Pure autonomic failure (PAF) is a rare disorder belonging to the group of synucleinopathies, characterized by autonomic nervous system degeneration. Severe orthostatic intolerance with recurrent syncope while standing are the two most disabling manifestations. Symptoms may start at middle age, thus affecting people at their working age. The aims of this study were to evaluate the autonomic and work ability impairment of a group of PAF patients and assess the relationships between cardiovascular autonomic control and work ability in these patients. Eleven PAF patients (age 57.3 ± 6.7 years), engaged in work activity, participated in the study. They completed the Composite Autonomic Symptom Score (COMPASS-31, range 0 no symptom-100 maximum symptom intensity) and Work Ability questionnaires (Work Ability Index, WAI, range 7–49; higher values indicate better work ability and lower values indicating unsatisfactory or jeopardized work ability). Electrocardiogram, blood pressure and respiratory activity were continuously recorded for 10 min while supine and during 75° head-up tilt (HUT).
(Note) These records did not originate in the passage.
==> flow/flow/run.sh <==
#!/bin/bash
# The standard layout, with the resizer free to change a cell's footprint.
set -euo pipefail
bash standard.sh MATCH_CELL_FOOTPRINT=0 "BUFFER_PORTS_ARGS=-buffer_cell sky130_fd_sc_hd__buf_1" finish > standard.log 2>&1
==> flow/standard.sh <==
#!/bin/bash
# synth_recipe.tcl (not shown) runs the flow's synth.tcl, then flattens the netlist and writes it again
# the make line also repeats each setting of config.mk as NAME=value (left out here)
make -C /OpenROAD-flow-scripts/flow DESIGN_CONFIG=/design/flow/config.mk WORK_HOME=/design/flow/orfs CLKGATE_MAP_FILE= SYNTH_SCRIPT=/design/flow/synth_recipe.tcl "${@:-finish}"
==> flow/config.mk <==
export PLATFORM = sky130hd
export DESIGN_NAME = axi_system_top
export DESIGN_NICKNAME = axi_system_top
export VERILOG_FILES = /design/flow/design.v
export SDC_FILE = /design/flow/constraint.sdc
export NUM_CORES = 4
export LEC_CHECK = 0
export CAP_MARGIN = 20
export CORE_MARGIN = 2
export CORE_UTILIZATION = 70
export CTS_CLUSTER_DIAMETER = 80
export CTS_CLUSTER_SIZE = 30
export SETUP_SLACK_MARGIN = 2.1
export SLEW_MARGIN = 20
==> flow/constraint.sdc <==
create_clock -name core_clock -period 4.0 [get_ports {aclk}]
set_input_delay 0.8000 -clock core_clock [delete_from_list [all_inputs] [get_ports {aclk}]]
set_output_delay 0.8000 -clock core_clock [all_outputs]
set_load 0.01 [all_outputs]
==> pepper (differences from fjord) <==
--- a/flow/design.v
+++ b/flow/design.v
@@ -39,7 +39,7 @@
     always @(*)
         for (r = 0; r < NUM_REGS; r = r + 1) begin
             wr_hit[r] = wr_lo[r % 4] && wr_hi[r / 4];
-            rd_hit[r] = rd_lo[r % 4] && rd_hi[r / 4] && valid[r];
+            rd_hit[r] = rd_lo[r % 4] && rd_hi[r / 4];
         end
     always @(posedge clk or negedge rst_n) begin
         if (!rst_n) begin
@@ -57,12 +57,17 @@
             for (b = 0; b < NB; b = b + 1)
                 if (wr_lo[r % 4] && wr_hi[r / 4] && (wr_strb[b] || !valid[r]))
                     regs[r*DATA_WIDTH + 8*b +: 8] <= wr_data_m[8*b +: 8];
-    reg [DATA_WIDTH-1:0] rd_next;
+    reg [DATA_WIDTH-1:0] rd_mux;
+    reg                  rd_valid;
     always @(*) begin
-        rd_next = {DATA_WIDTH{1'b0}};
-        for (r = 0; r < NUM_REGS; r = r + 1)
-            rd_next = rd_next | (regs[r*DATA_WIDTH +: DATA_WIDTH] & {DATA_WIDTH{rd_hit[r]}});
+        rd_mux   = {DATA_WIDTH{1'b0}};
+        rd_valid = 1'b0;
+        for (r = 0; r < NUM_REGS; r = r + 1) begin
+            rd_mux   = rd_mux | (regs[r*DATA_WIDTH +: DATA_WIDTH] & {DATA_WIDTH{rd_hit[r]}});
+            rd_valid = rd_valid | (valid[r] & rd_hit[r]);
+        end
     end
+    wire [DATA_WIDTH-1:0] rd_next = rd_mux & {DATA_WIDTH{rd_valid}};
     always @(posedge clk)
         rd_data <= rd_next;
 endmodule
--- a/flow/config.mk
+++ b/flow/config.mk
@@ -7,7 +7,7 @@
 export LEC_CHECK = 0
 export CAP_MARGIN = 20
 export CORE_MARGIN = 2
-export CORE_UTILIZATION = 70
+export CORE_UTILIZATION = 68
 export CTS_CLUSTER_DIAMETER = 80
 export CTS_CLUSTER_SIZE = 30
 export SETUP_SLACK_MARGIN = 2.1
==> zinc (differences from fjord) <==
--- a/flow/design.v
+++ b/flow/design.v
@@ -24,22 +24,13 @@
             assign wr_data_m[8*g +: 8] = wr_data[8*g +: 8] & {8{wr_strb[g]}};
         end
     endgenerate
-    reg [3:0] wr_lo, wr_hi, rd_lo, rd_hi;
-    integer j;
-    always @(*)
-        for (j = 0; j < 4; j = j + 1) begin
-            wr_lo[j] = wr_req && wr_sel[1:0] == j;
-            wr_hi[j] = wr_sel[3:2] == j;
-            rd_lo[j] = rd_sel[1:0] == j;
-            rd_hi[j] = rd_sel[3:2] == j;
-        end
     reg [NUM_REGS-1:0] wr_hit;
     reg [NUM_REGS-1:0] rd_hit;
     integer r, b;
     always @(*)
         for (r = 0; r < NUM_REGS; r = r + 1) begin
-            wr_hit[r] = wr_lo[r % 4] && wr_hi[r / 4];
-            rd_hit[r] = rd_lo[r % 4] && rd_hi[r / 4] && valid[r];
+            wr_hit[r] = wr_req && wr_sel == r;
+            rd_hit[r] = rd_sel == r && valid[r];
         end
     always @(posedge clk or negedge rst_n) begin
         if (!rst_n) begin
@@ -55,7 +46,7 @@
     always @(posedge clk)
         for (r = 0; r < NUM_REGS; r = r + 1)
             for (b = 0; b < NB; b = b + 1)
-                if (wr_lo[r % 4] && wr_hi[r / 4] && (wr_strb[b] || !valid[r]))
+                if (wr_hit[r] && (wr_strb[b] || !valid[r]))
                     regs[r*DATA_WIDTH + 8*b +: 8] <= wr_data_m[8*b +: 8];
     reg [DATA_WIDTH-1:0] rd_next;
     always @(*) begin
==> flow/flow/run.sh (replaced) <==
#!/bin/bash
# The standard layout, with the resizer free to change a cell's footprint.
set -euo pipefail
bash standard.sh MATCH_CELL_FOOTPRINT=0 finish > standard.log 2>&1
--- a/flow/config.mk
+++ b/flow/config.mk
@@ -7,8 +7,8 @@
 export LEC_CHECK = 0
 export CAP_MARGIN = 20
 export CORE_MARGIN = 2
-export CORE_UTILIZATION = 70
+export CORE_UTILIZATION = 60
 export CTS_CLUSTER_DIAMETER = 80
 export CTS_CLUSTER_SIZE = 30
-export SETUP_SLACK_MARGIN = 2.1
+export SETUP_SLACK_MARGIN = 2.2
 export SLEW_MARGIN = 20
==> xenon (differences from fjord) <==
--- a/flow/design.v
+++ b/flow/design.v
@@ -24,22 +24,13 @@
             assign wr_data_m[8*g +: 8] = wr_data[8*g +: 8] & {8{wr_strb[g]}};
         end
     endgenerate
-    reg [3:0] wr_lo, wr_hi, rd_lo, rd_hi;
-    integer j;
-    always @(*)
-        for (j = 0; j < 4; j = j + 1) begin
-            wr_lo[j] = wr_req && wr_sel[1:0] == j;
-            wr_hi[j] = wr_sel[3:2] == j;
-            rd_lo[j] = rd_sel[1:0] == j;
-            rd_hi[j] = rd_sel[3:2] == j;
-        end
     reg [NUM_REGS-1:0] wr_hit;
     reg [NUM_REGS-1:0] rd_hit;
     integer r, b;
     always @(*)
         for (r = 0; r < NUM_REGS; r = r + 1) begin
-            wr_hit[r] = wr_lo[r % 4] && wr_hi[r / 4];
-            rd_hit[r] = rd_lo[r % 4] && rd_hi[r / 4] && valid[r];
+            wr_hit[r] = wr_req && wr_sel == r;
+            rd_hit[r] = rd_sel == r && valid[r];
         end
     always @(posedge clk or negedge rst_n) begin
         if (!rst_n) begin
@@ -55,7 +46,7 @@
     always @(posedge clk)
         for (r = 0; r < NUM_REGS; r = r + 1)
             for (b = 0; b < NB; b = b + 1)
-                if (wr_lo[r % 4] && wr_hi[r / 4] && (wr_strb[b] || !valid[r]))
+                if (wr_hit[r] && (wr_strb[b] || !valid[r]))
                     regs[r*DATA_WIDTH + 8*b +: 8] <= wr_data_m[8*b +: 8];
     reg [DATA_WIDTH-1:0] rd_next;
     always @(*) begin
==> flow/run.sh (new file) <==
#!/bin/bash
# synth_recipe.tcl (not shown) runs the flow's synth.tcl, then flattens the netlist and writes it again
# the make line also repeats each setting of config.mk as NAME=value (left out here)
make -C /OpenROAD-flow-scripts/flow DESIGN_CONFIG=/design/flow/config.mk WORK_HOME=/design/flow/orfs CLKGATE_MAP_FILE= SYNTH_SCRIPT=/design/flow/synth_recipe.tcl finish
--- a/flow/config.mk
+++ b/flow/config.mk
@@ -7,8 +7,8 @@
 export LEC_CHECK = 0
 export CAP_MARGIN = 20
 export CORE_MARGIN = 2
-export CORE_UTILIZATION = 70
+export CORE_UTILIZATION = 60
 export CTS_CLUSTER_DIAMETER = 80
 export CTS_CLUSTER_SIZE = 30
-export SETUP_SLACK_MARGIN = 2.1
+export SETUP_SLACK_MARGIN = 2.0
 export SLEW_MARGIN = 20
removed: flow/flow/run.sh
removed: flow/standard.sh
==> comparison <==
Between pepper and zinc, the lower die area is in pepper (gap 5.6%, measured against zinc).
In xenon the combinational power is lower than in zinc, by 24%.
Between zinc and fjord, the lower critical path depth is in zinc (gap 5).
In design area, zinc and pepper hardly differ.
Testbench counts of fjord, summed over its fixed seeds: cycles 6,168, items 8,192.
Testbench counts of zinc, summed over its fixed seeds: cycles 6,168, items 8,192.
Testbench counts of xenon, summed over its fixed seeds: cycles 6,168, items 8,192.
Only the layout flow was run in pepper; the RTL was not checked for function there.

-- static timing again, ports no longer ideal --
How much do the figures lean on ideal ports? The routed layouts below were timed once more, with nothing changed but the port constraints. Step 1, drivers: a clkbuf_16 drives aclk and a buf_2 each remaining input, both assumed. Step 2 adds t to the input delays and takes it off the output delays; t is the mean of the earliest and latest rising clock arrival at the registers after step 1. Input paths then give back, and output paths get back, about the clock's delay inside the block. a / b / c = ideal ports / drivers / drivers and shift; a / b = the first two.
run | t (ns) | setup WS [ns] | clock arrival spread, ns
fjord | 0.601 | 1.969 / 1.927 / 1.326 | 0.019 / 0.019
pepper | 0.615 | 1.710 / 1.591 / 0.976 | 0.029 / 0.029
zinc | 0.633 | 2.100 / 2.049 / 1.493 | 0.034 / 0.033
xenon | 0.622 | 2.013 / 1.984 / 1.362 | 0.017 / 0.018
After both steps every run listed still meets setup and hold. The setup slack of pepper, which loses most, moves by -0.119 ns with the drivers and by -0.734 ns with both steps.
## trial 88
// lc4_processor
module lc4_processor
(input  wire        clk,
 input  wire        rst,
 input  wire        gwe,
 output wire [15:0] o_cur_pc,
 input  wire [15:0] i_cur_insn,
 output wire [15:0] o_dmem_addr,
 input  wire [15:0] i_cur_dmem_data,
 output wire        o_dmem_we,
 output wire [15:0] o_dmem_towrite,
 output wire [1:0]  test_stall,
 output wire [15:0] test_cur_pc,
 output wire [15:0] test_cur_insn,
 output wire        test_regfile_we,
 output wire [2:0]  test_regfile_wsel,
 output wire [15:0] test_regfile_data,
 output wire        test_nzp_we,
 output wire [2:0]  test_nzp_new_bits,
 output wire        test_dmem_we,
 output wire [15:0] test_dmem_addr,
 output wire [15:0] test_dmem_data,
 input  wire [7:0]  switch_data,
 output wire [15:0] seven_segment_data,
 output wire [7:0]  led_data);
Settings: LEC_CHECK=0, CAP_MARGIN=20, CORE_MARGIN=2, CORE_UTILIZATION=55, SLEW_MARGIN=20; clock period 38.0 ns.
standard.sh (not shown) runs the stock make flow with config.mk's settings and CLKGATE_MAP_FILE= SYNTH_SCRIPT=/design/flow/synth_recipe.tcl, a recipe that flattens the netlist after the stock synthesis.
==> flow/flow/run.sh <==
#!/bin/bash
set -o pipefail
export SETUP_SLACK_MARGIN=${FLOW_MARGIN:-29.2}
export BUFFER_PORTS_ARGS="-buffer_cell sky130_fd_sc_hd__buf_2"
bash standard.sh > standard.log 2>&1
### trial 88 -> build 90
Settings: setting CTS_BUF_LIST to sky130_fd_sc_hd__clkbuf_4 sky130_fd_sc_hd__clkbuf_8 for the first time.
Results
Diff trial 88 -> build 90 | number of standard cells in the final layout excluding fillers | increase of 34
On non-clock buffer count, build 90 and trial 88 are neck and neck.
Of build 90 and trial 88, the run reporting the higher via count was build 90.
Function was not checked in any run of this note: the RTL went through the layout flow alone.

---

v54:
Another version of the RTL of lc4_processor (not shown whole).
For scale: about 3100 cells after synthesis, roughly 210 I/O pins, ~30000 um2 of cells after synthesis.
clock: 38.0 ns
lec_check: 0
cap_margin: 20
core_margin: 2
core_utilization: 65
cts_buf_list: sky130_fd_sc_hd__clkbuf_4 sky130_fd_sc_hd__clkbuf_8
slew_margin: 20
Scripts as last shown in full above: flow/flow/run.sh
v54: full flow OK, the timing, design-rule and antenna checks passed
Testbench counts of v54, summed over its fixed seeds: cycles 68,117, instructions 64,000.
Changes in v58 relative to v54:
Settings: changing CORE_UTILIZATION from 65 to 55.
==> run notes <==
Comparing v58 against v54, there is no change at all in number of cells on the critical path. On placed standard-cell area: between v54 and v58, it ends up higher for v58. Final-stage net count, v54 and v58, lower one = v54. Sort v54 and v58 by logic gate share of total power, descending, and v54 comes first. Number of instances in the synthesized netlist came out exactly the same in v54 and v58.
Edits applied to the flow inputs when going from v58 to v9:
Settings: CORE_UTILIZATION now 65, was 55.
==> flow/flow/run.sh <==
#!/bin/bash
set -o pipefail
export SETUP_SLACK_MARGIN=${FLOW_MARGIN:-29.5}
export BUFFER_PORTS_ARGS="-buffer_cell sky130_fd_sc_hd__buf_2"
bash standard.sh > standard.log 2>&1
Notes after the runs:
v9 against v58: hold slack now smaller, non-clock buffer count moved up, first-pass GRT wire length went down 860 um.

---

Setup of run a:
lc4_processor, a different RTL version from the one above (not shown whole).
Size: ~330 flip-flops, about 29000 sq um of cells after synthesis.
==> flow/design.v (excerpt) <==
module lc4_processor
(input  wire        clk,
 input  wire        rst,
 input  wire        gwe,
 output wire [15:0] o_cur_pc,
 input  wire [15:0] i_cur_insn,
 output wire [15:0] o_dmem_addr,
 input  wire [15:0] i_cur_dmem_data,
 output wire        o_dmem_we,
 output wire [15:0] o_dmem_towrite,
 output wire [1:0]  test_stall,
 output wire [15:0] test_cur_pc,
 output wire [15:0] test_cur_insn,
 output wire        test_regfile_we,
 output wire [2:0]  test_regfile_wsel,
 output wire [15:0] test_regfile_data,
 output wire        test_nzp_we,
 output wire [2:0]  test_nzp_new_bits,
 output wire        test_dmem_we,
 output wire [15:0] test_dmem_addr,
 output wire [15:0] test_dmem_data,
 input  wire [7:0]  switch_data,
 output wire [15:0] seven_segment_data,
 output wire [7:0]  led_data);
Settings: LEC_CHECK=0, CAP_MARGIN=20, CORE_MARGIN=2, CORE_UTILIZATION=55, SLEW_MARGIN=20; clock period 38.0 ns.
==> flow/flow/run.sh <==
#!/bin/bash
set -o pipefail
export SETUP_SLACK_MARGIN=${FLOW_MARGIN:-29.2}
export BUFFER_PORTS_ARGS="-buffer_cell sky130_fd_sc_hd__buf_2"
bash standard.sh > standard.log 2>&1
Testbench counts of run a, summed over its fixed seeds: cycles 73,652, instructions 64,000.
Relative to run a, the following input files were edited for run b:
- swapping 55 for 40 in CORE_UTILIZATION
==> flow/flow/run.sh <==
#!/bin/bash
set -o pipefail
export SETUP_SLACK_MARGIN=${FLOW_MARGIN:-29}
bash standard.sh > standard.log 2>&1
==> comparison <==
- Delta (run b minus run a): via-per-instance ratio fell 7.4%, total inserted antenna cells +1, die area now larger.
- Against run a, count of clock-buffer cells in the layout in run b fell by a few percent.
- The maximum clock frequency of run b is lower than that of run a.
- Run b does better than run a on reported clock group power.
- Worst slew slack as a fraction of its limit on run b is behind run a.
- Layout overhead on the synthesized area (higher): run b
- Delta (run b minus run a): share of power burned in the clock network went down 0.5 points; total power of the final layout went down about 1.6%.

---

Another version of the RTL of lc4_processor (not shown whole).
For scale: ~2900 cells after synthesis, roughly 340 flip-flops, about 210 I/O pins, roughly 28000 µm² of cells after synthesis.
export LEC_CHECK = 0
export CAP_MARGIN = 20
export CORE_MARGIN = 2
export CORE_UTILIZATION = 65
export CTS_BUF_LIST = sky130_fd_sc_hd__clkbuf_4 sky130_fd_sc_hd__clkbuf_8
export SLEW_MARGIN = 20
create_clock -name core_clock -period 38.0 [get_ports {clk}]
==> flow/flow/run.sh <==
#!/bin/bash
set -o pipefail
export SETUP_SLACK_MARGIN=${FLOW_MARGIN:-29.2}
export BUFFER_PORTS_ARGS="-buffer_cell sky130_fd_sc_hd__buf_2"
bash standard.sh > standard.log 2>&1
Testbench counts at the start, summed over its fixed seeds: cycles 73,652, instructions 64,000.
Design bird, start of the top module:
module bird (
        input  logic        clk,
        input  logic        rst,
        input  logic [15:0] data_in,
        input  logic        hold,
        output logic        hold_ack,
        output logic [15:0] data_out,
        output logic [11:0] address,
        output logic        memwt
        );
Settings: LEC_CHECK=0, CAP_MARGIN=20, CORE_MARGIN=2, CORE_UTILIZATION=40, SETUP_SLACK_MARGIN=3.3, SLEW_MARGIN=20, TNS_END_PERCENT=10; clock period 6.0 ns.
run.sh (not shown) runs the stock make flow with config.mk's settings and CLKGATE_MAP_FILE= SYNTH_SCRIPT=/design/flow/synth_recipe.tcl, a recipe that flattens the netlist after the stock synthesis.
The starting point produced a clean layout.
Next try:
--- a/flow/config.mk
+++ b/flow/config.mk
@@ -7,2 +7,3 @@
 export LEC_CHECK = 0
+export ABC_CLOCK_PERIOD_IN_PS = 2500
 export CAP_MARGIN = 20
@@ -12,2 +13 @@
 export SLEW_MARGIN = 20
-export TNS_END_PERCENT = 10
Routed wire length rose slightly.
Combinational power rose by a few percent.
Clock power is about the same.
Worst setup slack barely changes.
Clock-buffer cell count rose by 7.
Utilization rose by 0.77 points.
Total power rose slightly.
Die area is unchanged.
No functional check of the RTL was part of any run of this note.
Background: an optimization exercise with open tools, aiming at small area, a short achievable clock period and few clock cycles. Do not read the settings as production practice. Where RTL was checked, it was by simulation tests only, not by an equivalence proof against the original. For runs 1 and 2, only the layout was checked, not whether the RTL still works. Power figures rest on the tool's default switching activity, not on a simulated workload.

**flow/design.v**
```verilog
`timescale 1ns / 1ps
module Data_selector(
	input clk,
	input rst,
	input data_collect_finish,
	input [7:0] data_in,
	output reg [7:0] data_out,
	output reg [13:0] read_select,
	output reg [13:0] write_out_se,
	output reg data_process_finish,
	output reg wr_enable
    );
	localparam integer H   = 9;                     
	localparam integer K   = H - 2;                 
	localparam integer R0L = 100 - H;               
	localparam [13:0] DN  = 100;                    
	localparam [13:0] DC  = 1 - 100 * (H - 1);      
	localparam [13:0] DB  = -199;                   
	localparam [13:0] DF  = -100 * (H - 1);         
	localparam [13:0] ALAST = (R0L - K + H - 1) * 100 + 99;
	localparam [13:0] W0  = -(8 * 100 + DC + 2 * 100 + DC);
	localparam [6:0] C98 = 7'd46;                   
	localparam [3:0] J1  = 4'd2;                    
	localparam [3:0] J7  = 4'd10;                   
	reg running;
	reg [3:0] j;                 
	reg [6:0] c;                 
	reg jl, j2, j1, je;          
	reg c0, c1, c99, cf, cx;     
	reg bf, bl;                  
	reg [7:0] D [1:2*H-1];       
	reg [9:0] hp;                
	reg [9:0] h1, h2, h3;        
	reg wr, blur;                
	reg wr1, blur1;              
	wire go = running | (data_collect_finish & ~data_process_finish & ~wr_enable & ~wr1);
	wire [9:0] h0 = hp + {2'b0, data_in};
	wire [11:0] sum = {2'b0, h3} + {1'b0, h2, 1'b0} + {2'b0, h1};
	always @(*) begin
		blur = 1'b0;
		if (cx)
			wr = !j1;                         
		else if (j2) begin
			if (c0) wr = !bf;                 
			else begin
				wr = 1'b1;
				blur = !c1 && !cf;            
			end
		end
		else if (j1)
			wr = bf ? !c0 : c0;               
		else
			wr = bl ? !c0 : cf;               
	end
	wire [13:0] dsw = !c99 ? DC : bl ? DF : DB;
	wire [13:0] a_next = read_select + (jl ? dsw : DN);
	wire [13:0] w_next = write_out_se + (je ? ((c1 && !bf) ? DB : DC) : DN);
	always @(posedge clk or posedge rst) begin
		if (rst) begin
			running <= 1'b0;
			j <= 4'd1;
			c <= 7'd1;
			jl <= 1'b0;
			j2 <= 1'b0;
			j1 <= 1'b0;
			je <= 1'b0;
			c0 <= 1'b1;
			c1 <= 1'b0;
			c99 <= 1'b0;
			cf <= 1'b0;
			cx <= 1'b0;
			bf <= 1'b1;
			bl <= 1'b0;
			read_select <= 0;
			write_out_se <= W0;
			wr1 <= 1'b0;
			wr_enable <= 1'b0;
			data_process_finish <= 1'b0;
		end
		else begin
			wr1 <= 1'b0;
			if (go) begin
				wr1 <= wr;
				running <= 1'b1;
				read_select <= ((jl && cf) || cx) ? 14'd0 : a_next;
				write_out_se <= w_next;
				if (cx) begin
					j <= {j[2:0], j[3] ^ j[2]};
					j1 <= 1'b1;
					if (j1) begin
						j <= 4'd1;
						j1 <= 1'b0;
						c <= 7'd1;
						c0 <= 1'b1;
						cx <= 1'b0;
						bf <= 1'b1;
						bl <= 1'b0;
						running <= 1'b0;
					end
				end
				else if (!jl) begin
					j <= {j[2:0], j[3] ^ j[2]};
					jl <= (j == J7);
					j2 <= (j != 4'd1);
					j1 <= (j == 4'd1);
					je <= (j == J1);
				end
				else begin
					j <= 4'd1;
					jl <= 1'b0;
					j2 <= 1'b0;
					j1 <= 1'b0;
					je <= 1'b0;
					if (cf) begin
						cf <= 1'b0;
						cx <= 1'b1;
					end
					else if (c99) begin
						c99 <= 1'b0;
						if (bl) cf <= 1'b1;
						else begin
							c <= 7'd1;
							c0 <= 1'b1;
							bf <= 1'b0;
							bl <= (read_select == ALAST);
						end
					end
					else begin
						c <= {c[5:0], c[6] ^ c[5]};
						c0 <= 1'b0;
						c1 <= c0;
						c99 <= (c == C98);
					end
				end
			end
			else begin
				read_select <= 0;
				write_out_se <= W0;
				j <= 4'd1;
				c <= 7'd1;
				jl <= 1'b0;
				j2 <= 1'b0;
				j1 <= 1'b0;
				je <= 1'b0;
				c0 <= 1'b1;
				c1 <= 1'b0;
				c99 <= 1'b0;
				cf <= 1'b0;
				cx <= 1'b0;
				bf <= 1'b1;
				bl <= 1'b0;
			end
			wr_enable <= wr1;
			if (!running && wr_enable && !wr1) data_process_finish <= 1'b1;
			else if (!data_collect_finish) data_process_finish <= 1'b0;
		end
	end
	integer k;
	always @(posedge clk) begin
		blur1 <= blur;
		D[1] <= data_in;
		for (k = 2; k <= 2 * H - 1; k = k + 1) D[k] <= D[k-1];
		hp <= {2'b0, D[2*H-1]} + {1'b0, D[H-1], 1'b0};
		h1 <= h0;
		h2 <= h1;
		h3 <= h2;
		data_out <= blur1 ? sum[11:4] : D[H+2];
	end
endmodule
```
Autoregressive spectral analysis of cardiac cycle length approximated as the time distance between two consecutive R-wave peaks (RR) and systolic arterial pressure (SAP) variabilities provided the power in the high frequency (HF, 0.15–0.40 Hz) and low frequency (LF, 0.04–0.15 Hz) bands of RR and SAP variabilities. Cardiac sympatho-vagal interaction was assessed by LF to HF ratio (LF/HF), while the LF power of SAP (LFSAP) quantified the vascular sympathetic modulation. Changes in cardiovascular autonomic indexes induced by HUT were calculated as the delta (Δ) between HUT and supine resting positions. Spearman correlation analysis was applied. PAF patients were characterized by a moderate autonomic dysfunction (COMPASS-31 total score 47.08 ± 20.2) and by a reduction of work ability (WAI 26.88 ± 10.72). Direct significant correlations were found between WAI and ΔLFRR (r = 0.66, p = 0.03) and ΔLF/HFRR (r = 0.70, p = 0.02). Results indicate that patients who were better able to modulate heart rate, as revealed by a greater cardiac sympathetic increase and/or vagal withdrawal during the orthostatic stimulus, were those who reported higher values of WAI. This finding could be relevant to propose new strategies in the occupational environment to prevent early retirement or to extend the working life of these patients.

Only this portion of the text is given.